(PROVIDED DATA)
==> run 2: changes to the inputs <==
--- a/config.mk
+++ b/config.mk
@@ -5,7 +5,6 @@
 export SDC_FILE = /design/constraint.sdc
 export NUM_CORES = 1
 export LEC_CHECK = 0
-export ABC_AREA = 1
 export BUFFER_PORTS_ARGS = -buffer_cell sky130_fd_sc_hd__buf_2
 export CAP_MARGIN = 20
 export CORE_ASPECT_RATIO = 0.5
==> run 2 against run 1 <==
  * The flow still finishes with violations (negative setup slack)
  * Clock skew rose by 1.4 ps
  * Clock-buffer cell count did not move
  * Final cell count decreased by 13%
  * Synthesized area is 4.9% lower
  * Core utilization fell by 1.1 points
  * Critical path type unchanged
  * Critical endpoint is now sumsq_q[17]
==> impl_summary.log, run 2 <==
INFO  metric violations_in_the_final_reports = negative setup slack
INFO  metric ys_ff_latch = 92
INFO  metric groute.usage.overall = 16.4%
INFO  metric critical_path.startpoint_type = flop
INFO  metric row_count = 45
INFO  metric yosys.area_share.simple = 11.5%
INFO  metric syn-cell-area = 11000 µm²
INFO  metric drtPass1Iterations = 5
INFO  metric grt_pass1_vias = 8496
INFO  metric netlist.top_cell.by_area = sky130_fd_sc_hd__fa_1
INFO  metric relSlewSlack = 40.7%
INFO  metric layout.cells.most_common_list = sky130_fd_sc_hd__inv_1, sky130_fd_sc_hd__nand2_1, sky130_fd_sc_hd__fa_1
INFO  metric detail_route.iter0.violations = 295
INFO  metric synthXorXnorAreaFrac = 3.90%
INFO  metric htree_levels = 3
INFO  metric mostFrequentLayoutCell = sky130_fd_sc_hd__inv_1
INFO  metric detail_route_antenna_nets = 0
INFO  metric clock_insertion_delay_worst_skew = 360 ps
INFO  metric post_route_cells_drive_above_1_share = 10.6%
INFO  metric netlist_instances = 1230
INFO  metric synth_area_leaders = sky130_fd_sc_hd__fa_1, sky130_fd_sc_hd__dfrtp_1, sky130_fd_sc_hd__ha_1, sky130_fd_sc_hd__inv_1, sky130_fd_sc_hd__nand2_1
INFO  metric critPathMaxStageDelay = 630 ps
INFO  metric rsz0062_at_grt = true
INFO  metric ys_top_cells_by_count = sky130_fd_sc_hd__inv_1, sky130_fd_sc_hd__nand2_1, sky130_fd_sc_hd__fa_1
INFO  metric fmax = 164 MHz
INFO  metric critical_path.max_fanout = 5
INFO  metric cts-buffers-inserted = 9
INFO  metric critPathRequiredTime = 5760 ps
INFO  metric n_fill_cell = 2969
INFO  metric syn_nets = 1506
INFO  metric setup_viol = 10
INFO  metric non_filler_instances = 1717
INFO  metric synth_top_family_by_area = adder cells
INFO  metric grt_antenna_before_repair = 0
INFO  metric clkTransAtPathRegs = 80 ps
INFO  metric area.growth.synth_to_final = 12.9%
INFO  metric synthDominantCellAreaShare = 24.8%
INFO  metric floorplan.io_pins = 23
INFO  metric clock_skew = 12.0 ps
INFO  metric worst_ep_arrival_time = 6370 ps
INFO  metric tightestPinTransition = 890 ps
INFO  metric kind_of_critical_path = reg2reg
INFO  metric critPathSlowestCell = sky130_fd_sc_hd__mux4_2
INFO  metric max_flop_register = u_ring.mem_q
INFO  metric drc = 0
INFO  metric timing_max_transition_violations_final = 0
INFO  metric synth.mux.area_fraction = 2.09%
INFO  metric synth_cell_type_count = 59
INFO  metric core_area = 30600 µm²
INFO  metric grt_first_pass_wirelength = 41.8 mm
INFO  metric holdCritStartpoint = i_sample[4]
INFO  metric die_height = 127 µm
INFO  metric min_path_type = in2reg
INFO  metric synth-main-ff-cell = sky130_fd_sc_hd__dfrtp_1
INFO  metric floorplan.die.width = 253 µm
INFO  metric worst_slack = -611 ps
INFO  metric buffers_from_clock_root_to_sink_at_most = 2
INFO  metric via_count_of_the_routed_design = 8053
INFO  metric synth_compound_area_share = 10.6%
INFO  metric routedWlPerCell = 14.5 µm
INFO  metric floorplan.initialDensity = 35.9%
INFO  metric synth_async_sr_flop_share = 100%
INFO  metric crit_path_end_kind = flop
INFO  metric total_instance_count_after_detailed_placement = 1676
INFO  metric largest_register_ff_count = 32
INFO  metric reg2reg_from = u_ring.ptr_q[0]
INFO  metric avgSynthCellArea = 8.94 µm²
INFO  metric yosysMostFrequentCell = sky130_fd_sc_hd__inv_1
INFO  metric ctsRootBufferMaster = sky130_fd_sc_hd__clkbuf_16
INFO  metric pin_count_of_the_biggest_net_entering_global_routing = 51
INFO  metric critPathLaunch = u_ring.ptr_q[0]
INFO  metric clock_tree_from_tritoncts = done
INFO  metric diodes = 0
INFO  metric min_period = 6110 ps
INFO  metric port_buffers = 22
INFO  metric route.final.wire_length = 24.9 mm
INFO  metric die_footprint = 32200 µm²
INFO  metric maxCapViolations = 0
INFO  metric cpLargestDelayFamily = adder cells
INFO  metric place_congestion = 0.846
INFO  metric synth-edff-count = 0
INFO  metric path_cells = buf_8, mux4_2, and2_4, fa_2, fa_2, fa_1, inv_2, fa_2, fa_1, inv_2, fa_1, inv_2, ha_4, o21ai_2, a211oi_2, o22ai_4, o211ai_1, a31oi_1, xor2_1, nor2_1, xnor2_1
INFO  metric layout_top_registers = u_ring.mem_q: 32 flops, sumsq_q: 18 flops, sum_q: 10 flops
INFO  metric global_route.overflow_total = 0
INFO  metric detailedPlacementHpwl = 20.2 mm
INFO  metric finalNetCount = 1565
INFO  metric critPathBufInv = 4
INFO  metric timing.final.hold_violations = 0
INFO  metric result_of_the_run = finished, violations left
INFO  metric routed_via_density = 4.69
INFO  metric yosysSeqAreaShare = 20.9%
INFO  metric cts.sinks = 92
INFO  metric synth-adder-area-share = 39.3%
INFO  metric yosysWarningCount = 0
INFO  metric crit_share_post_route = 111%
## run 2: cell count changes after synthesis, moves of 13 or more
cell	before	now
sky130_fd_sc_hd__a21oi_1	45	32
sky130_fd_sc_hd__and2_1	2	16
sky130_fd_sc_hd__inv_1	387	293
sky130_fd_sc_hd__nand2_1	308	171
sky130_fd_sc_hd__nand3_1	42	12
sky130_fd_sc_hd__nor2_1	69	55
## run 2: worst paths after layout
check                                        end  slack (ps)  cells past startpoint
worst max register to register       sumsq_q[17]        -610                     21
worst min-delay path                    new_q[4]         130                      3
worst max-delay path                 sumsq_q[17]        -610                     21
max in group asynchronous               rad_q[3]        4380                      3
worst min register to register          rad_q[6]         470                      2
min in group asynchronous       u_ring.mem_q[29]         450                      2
--- config.mk ---
export PLATFORM = sky130hd
export DESIGN_NAME = s1_cell_arbiter
export DESIGN_NICKNAME = d
export VERILOG_FILES = /design/src/rtl/s1_cell_arbiter.sv
export SDC_FILE = /design/constraint.sdc
export NUM_CORES = 1
export LEC_CHECK = 0
export ABC_AREA = 1
export CAP_MARGIN = 0
export CORE_MARGIN = 4
export CORE_UTILIZATION = 49
export DETAILED_ROUTE_END_ITERATION = 12
export GPL_TIMING_DRIVEN = 0
export PLACE_DENSITY = 0.82
export SYNTH_ARGS = -nofsm -noshare
export SYNTH_HDL_FRONTEND = slang
export SYNTH_SLANG_ARGS = --single-unit
--- constraint.sdc ---
create_clock -name clk -period 3.06 [get_ports clk]
set_clock_uncertainty 0.1 [all_clocks]
set_input_delay 0.612 -clock clk [delete_from_list [all_inputs] [get_ports clk]]
set_output_delay 0.612 -clock clk [all_outputs]
set_load 0.005 [all_outputs]
File: src/rtl/textmode_fetch_pkg.sv
// Shared constants for the textmode display fetch path: TRAM word layout
// and the fixed pixel latency that display timing uses to delay its syncs.
package textmode_fetch_pkg;
  localparam int CHAR_LSB     = 0;
  localparam int FG_LSB       = 8;
  localparam int BG_LSB       = 16;
  localparam int CHARW        = 8;
  localparam int TEXTMODE_LAT = 3;
endpackage

File: src/rtl/textmode_fetch.sv
// Display-side TRAM reader: walks the text grid with display timing, fetches
// one word per cell, looks up the glyph row and serialises it into colour indices.
module textmode_fetch
  import textmode_fetch_pkg::*;
#(
  parameter int ADDRW      = 12,
  parameter int WORD       = 32,
  parameter int TEXT_COLS  = 80,
  parameter int GLYPH_W    = 8,
  parameter int GLYPH_H    = 16,
  parameter int CIDXW      = 4,
  parameter int FONT_ADDRW = 12
) (
  input  logic                  clk_pix,
  input  logic                  rst_pix,
  input  logic                  frame_start,
  input  logic                  line_start,
  input  logic                  de,
  output logic [ADDRW-1:0]      addr_disp,
  input  logic [WORD-1:0]       dout_disp,
  output logic [FONT_ADDRW-1:0] font_addr,
  input  logic [GLYPH_W-1:0]    font_data,
  output logic [CIDXW-1:0]      pix_colr,
  output logic                  pix_de
);
  localparam int PXW = (GLYPH_W > 1) ? $clog2(GLYPH_W) : 1;
  localparam int PYW = $clog2(GLYPH_H);

  logic [PXW-1:0]   px, px_n;
  logic [ADDRW-1:0] col, col_n, row_base, rb_n;
  logic [PYW-1:0]   py, py_n, py_s1;
  logic             de_q, cell_s0;
  logic [TEXTMODE_LAT:1] de_pipe;
  logic [2:1]       vld_pipe;
  logic [CIDXW-1:0] fg_s1, bg_s1, fg, bg;
  logic [GLYPH_W-1:0] glyph_sr;
  logic             unused_word;

  assign unused_word = ^dout_disp;
  assign cell_s0     = de && (px == '0);

  // Counter next-state; frame/line starts override pixel stepping, even mid-line.
  always_comb begin
    px_n  = px;
    col_n = col;
    py_n  = py;
    rb_n  = row_base;
    if (de) begin
      if (px == PXW'(GLYPH_W - 1)) begin
        px_n  = '0;
        col_n = col + ADDRW'(1);
      end else begin
        px_n = px + PXW'(1);
      end
    end
    if (de_q && !de) begin
      if (py == PYW'(GLYPH_H - 1)) begin
        py_n = '0;
        rb_n = row_base + ADDRW'(TEXT_COLS);
      end else begin
        py_n = py + PYW'(1);
      end
    end
    if (line_start) begin
      col_n = '0;
      px_n  = '0;
    end
    if (frame_start) begin
      rb_n  = '0;
      py_n  = '0;
      col_n = '0;
      px_n  = '0;
    end
  end

  always_ff @(posedge clk_pix or posedge rst_pix) begin
    if (rst_pix) begin
      px        <= '0;
      col       <= '0;
      py        <= '0;
      row_base  <= '0;
      addr_disp <= '0;
      de_q      <= 1'b0;
      de_pipe   <= '0;
      vld_pipe  <= '0;
      py_s1     <= '0;
      fg_s1     <= '0;
      bg_s1     <= '0;
      fg        <= '0;
      bg        <= '0;
      glyph_sr  <= '0;
    end else begin
      px        <= px_n;
      col       <= col_n;
      py        <= py_n;
      row_base  <= rb_n;
      // Registered from next-state so the address is on the bus in the cell's first cycle.
      addr_disp <= rb_n + col_n;
      de_q      <= de;
      de_pipe   <= {de_pipe[TEXTMODE_LAT-1:1], de};
      vld_pipe  <= {vld_pipe[1], cell_s0};
      if (cell_s0) py_s1 <= py;
      if (vld_pipe[1]) begin
        fg_s1 <= dout_disp[FG_LSB +: CIDXW];
        bg_s1 <= dout_disp[BG_LSB +: CIDXW];
      end
      // A new cell's load replaces any leftover bits of a partial cell.
      if (vld_pipe[2]) begin
        glyph_sr <= font_data;
        fg       <= fg_s1;
        bg       <= bg_s1;
      end else begin
        glyph_sr <= glyph_sr << 1;
      end
    end
  end

  // Font address comes straight off the TRAM data so the ROM read fits in S1.
  assign font_addr = vld_pipe[1] ? {dout_disp[CHAR_LSB +: CHARW], py_s1} : '0;
  assign pix_de    = de_pipe[TEXTMODE_LAT];
  assign pix_colr  = pix_de ? (glyph_sr[GLYPH_W-1] ? fg : bg) : '0;
endmodule

File: config.mk
export PLATFORM = sky130hd
export DESIGN_NAME = textmode_fetch
export DESIGN_NICKNAME = d
export VERILOG_FILES = /design/src/rtl/textmode_fetch_pkg.sv /design/src/rtl/textmode_fetch.sv
export SDC_FILE = /design/constraint.sdc
export NUM_CORES = 1
export LEC_CHECK = 0
export ABC_AREA = 1
export CORE_ASPECT_RATIO = 1.4
export CORE_UTILIZATION = 35
export CTS_CLUSTER_DIAMETER = 30
export CTS_CLUSTER_SIZE = 10
export DETAILED_ROUTE_END_ITERATION = 7
export GPL_TIMING_DRIVEN = 0
export HOLD_SLACK_MARGIN = 0.08
export RECOVER_POWER = 25
export SKIP_CTS_REPAIR_TIMING = 1
export SYNTH_ARGS = -nofsm -noshare
export SYNTH_HDL_FRONTEND = slang
export SYNTH_SLANG_ARGS = --single-unit
File: constraint.sdc
create_clock -name clk_pix -period 3.55 [get_ports clk_pix]
set_clock_uncertainty 0.05 [all_clocks]
set_input_delay 1.065 -clock clk_pix [delete_from_list [all_inputs] [get_ports clk_pix]]
set_output_delay 1.065 -clock clk_pix [all_outputs]
set_load 0.03 [all_outputs]
==> results.cfg <==
[global_routing]
grt_pass1_vias = 2925
grt_max_degree = 75
grt_usage = 0.1519
grt_pass1_wl_um = 12760
gr-total-overflow = 0
antenna_found_initial = 0

[finish]
layout_commonest_cell = nand2_1
area_growth_pct = 28.88
drive_gt1_frac = 0.09899
multi_input_area_um2 = 1575
layout_common_cells = nand2_1, dfrtp_1, inv_1
fin_nets = 553
regArea_um2 = 1902
antennaDiodeCount = 0
fill_cells = 981
fin_area_um2 = 4830

[die]
die_y_um = 124.4
rows = 44
start_util = 0.3601
fp.dieArea_um2 = 11130
die_x_um = 89.45
core-area_um2 = 10410
io_pins = 74

[route]
vias = 2912
dr.pass1.iters = 4
wl_per_cell_um = 12.17
first_iter_violations = 125
wirelength_um = 7704
postRouteAntennaNets = 0
via_per_inst = 4.600
drc = 0

[clocking]
tritoncts = done
cts_root_buf = clkbuf_16
h-tree-depth = 3
clockBufferDepth = 2
clock-sinks = 76
clk_pin_slew_ps = 60
cts_buffers = 9
clkLatencyLatePin_ps = 340

[worst_setup_path]
required_ps = 2430
crit_fanout = 1
crit_path_end_kind = output port
worstSetupStartpointType = input pin
arrival_ps = 2300
critPathKind = input pin to output port
critical_path.cell_chain = clkdlybuf4s50_1, nand2_1, inv_1, clkdlybuf4s50_1
crit_slowest_cell = clkdlybuf4s50_1
max_stage_delay_ps = 670
crit_top_cell = clkdlybuf4s50_1

[place]
port-buffer-count = 56
place_congestion = 0.8548
postPlaceCellArea_um2 = 4511
dp_hpwl_um = 5667

[sta]
slew_viol_final = 75
hold_violations = 0
period_share = 0.9626
maxSlewHeadroom = -0.1877
grt_setup_unrepaired = false
setup_violations = 0
fmax_mhz = 292.6
min_period_ps = 3417
worstMarginPinSlew_ps = 1782

[pwr]
total_power_uw = 2164
irDropWorstVdd_mv = 0.2601
p_per_area_nw_per_um2 = 448.1
power.static_leakage_uw = 0.002318

[status]
status = complete, but fails checks
violations = max-capacitance violations, max-slew violations

[job]
max_cap_violations = 1

[synthesis]
yosys_warnings = 0
syn_area_um2 = 3747
avgSynthCellArea_um2 = 8.859
yosysSeqAreaShare = 0.5075
ys_ff_latch = 76
syn_nets = 486
synth_edf_count = 0
async_flop_share = 1.000
synthFlopType = dfrtp_1
ys_types = 31
synth_cells = 423

[min_path]
hp-class = register to register
==> synthesized netlist by cell type, types with 2 or more instances <==
library cell	instances	area [um^2]
a211oi_1	3	22.52
o21ai_0	32	160.2
nand2_4	2	22.52
clkbuf_1	8	30.03
inv_1	62	232.7
o21ai_1	2	10.01
a21o_1	2	15.01
nand4_1	5	31.28
nand2_1	80	300.3
ha_1	17	212.7
mux2_2	11	123.9
nor2_4	5	56.30
nand2_2	2	12.51
nor3_1	6	30.03
nand3_1	23	115.1
dfrtp_1	76	1902
inv_2	4	15.01
xnor2_1	6	52.55
a21oi_1	25	125.1
nand3b_1	2	15.01
xor2_1	4	35.03
nor2_1	37	138.9
[config.mk]
export PLATFORM = sky130hd
export DESIGN_NAME = image_row_server
export DESIGN_NICKNAME = d
export VERILOG_FILES = /design/src/rtl/image_row_server_pkg.sv /design/src/rtl/image_row_server_row_assembler.sv /design/src/rtl/image_row_server.sv
export SDC_FILE = /design/constraint.sdc
export NUM_CORES = 2
export LEC_CHECK = 0
export ABC_AREA = 1
export BUFFER_PORTS_ARGS = -buffer_cell sky130_fd_sc_hd__buf_2
export CORE_UTILIZATION = 26
export DETAILED_ROUTE_END_ITERATION = 8
export SYNTH_ARGS = -nofsm -noshare
export SYNTH_HDL_FRONTEND = slang
export SYNTH_HIERARCHICAL = 1
export SYNTH_SLANG_ARGS = --single-unit
[constraint.sdc]
create_clock -name clk -period 162.2 [get_ports clk]
set_clock_uncertainty 0.1 [all_clocks]
set_input_delay 0 -clock clk [delete_from_list [all_inputs] [get_ports clk]]
set_output_delay 0 -clock clk [all_outputs]
set_load 0.02 [all_outputs]
[src/rtl/image_row_server_pkg.sv]
// Shared interpolation constants and the row-server state encoding.
// subpixel_interpolation imports this package as well.
package image_row_server_pkg;

  localparam int PIX_W    = 8;
  localparam int ROW_PIX  = 15;
  localparam int NUM_ROWS = 15;
  localparam int ROW_W    = PIX_W * ROW_PIX;

  typedef enum logic {
    ST_LOAD  = 1'b0,
    ST_SERVE = 1'b1
  } state_e;

endpackage

[src/rtl/image_row_server_row_assembler.sv]
// Gathers raster-order samples into a row and strobes commit on the last column.
// row_o already carries the current sample so the commit edge stores a complete row.
module row_assembler #(
  parameter int PIX_W   = image_row_server_pkg::PIX_W,
  parameter int ROW_PIX = image_row_server_pkg::ROW_PIX
) (
  input  logic                     clk,
  input  logic                     rst,
  input  logic                     clear_i,
  input  logic                     accept_i,
  input  logic [PIX_W-1:0]         pix_i,
  output logic [PIX_W*ROW_PIX-1:0] row_o,
  output logic                     commit_o
);
  localparam int COL_W = (ROW_PIX > 1) ? $clog2(ROW_PIX) : 1;

  logic [COL_W-1:0] col_q, col_d;
  logic [PIX_W-1:0] stage_q [ROW_PIX];
  logic             last_col;

  assign last_col = (col_q == COL_W'(ROW_PIX - 1));
  assign commit_o = accept_i && last_col;

  always_comb begin
    col_d = col_q;
    if (clear_i) begin
      col_d = '0;
    end else if (accept_i) begin
      col_d = last_col ? '0 : col_q + 1'b1;
    end
  end

  always_ff @(posedge clk or posedge rst) begin
    if (rst) begin
      col_q <= '0;
    end else begin
      col_q <= col_d;
    end
  end

  generate
    for (genvar gi = 0; gi < ROW_PIX; gi++) begin : g_lane
      always_ff @(posedge clk or posedge rst) begin
        if (rst) begin
          stage_q[gi] <= '0;
        end else if (accept_i && (col_q == COL_W'(gi))) begin
          stage_q[gi] <= pix_i;
        end
      end
      assign row_o[gi*PIX_W +: PIX_W] = (col_q == COL_W'(gi)) ? pix_i : stage_q[gi];
    end
  endgenerate

endmodule

[src/rtl/image_row_server.sv]
// Loads one image tile row by row, then serves any stored row combinationally.
// Storage only changes on a row commit, so partly loaded rows never appear on in_row.
module image_row_server #(
  parameter int PIX_W    = image_row_server_pkg::PIX_W,
  parameter int ROW_PIX  = image_row_server_pkg::ROW_PIX,
  parameter int NUM_ROWS = image_row_server_pkg::NUM_ROWS
) (
  input  logic                     clk,
  input  logic                     rst,
  input  logic                     pix_valid,
  input  logic [PIX_W-1:0]         pix_data,
  output logic                     pix_ready,
  input  logic                     reload,
  input  logic [7:0]               next_row,
  output logic [PIX_W*ROW_PIX-1:0] in_row,
  output logic                     row_err,
  output logic                     frame_loaded,
  output logic                     interp_rst_n
);
  import image_row_server_pkg::*;

  localparam int ROW_BITS  = PIX_W * ROW_PIX;
  localparam int ROW_CNT_W = (NUM_ROWS > 1) ? $clog2(NUM_ROWS) : 1;

  state_e                state_q, state_d;
  logic [ROW_CNT_W-1:0]  row_cnt_q, row_cnt_d;
  logic                  frame_loaded_q, frame_loaded_d;
  logic                  interp_rst_n_q;
  logic [ROW_BITS-1:0]   storage_q [NUM_ROWS];
  logic [ROW_BITS-1:0]   asm_row;
  logic                  commit;
  logic                  accept;

  assign pix_ready    = (state_q == ST_LOAD);
  // A reload in the same cycle as a transfer drops the sample.
  assign accept       = pix_valid && pix_ready && !reload;
  assign frame_loaded = frame_loaded_q;
  assign interp_rst_n = interp_rst_n_q;

  row_assembler #(
    .PIX_W   (PIX_W),
    .ROW_PIX (ROW_PIX)
  ) u_row_assembler (
    .clk      (clk),
    .rst      (rst),
    .clear_i  (reload),
    .accept_i (accept),
    .pix_i    (pix_data),
    .row_o    (asm_row),
    .commit_o (commit)
  );

  always_comb begin
    state_d        = state_q;
    row_cnt_d      = row_cnt_q;
    frame_loaded_d = frame_loaded_q;
    if (reload) begin
      state_d        = ST_LOAD;
      row_cnt_d      = '0;
      frame_loaded_d = 1'b0;
    end else if (commit) begin
      if (row_cnt_q == ROW_CNT_W'(NUM_ROWS - 1)) begin
        state_d        = ST_SERVE;
        row_cnt_d      = '0;
        frame_loaded_d = 1'b1;
      end else begin
        row_cnt_d = row_cnt_q + 1'b1;
      end
    end
  end

  always_ff @(posedge clk or posedge rst) begin
    if (rst) begin
      state_q        <= ST_LOAD;
      row_cnt_q      <= '0;
      frame_loaded_q <= 1'b0;
      interp_rst_n_q <= 1'b0;
    end else begin
      state_q        <= state_d;
      row_cnt_q      <= row_cnt_d;
      frame_loaded_q <= frame_loaded_d;
      interp_rst_n_q <= frame_loaded_q;
    end
  end

  generate
    for (genvar gi = 0; gi < NUM_ROWS; gi++) begin : g_row
      always_ff @(posedge clk or posedge rst) begin
        if (rst) begin
          storage_q[gi] <= '0;
        end else if (commit && (row_cnt_q == ROW_CNT_W'(gi))) begin
          storage_q[gi] <= asm_row;
        end
      end
    end
  endgenerate

  always_comb begin
    in_row  = '0;
    row_err = (int'(next_row) >= NUM_ROWS);
    for (int r = 0; r < NUM_ROWS; r++) begin
      if (int'(next_row) == r) begin
        in_row = storage_q[r];
      end
    end
  end

endmodule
(End PROVIDED DATA)
→ WORK REQUIRED
Output the lines above exactly, but only those between the line holding "worst_ep_arrival_time = 6370 ps" and the line holding "synth.mux.area_fraction = 2.09%", inclusive.

→ TASK OUTPUT
INFO  metric worst_ep_arrival_time = 6370 ps
INFO  metric tightestPinTransition = 890 ps
INFO  metric kind_of_critical_path = reg2reg
INFO  metric critPathSlowestCell = sky130_fd_sc_hd__mux4_2
INFO  metric max_flop_register = u_ring.mem_q
INFO  metric drc = 0
INFO  metric timing_max_transition_violations_final = 0
INFO  metric synth.mux.area_fraction = 2.09%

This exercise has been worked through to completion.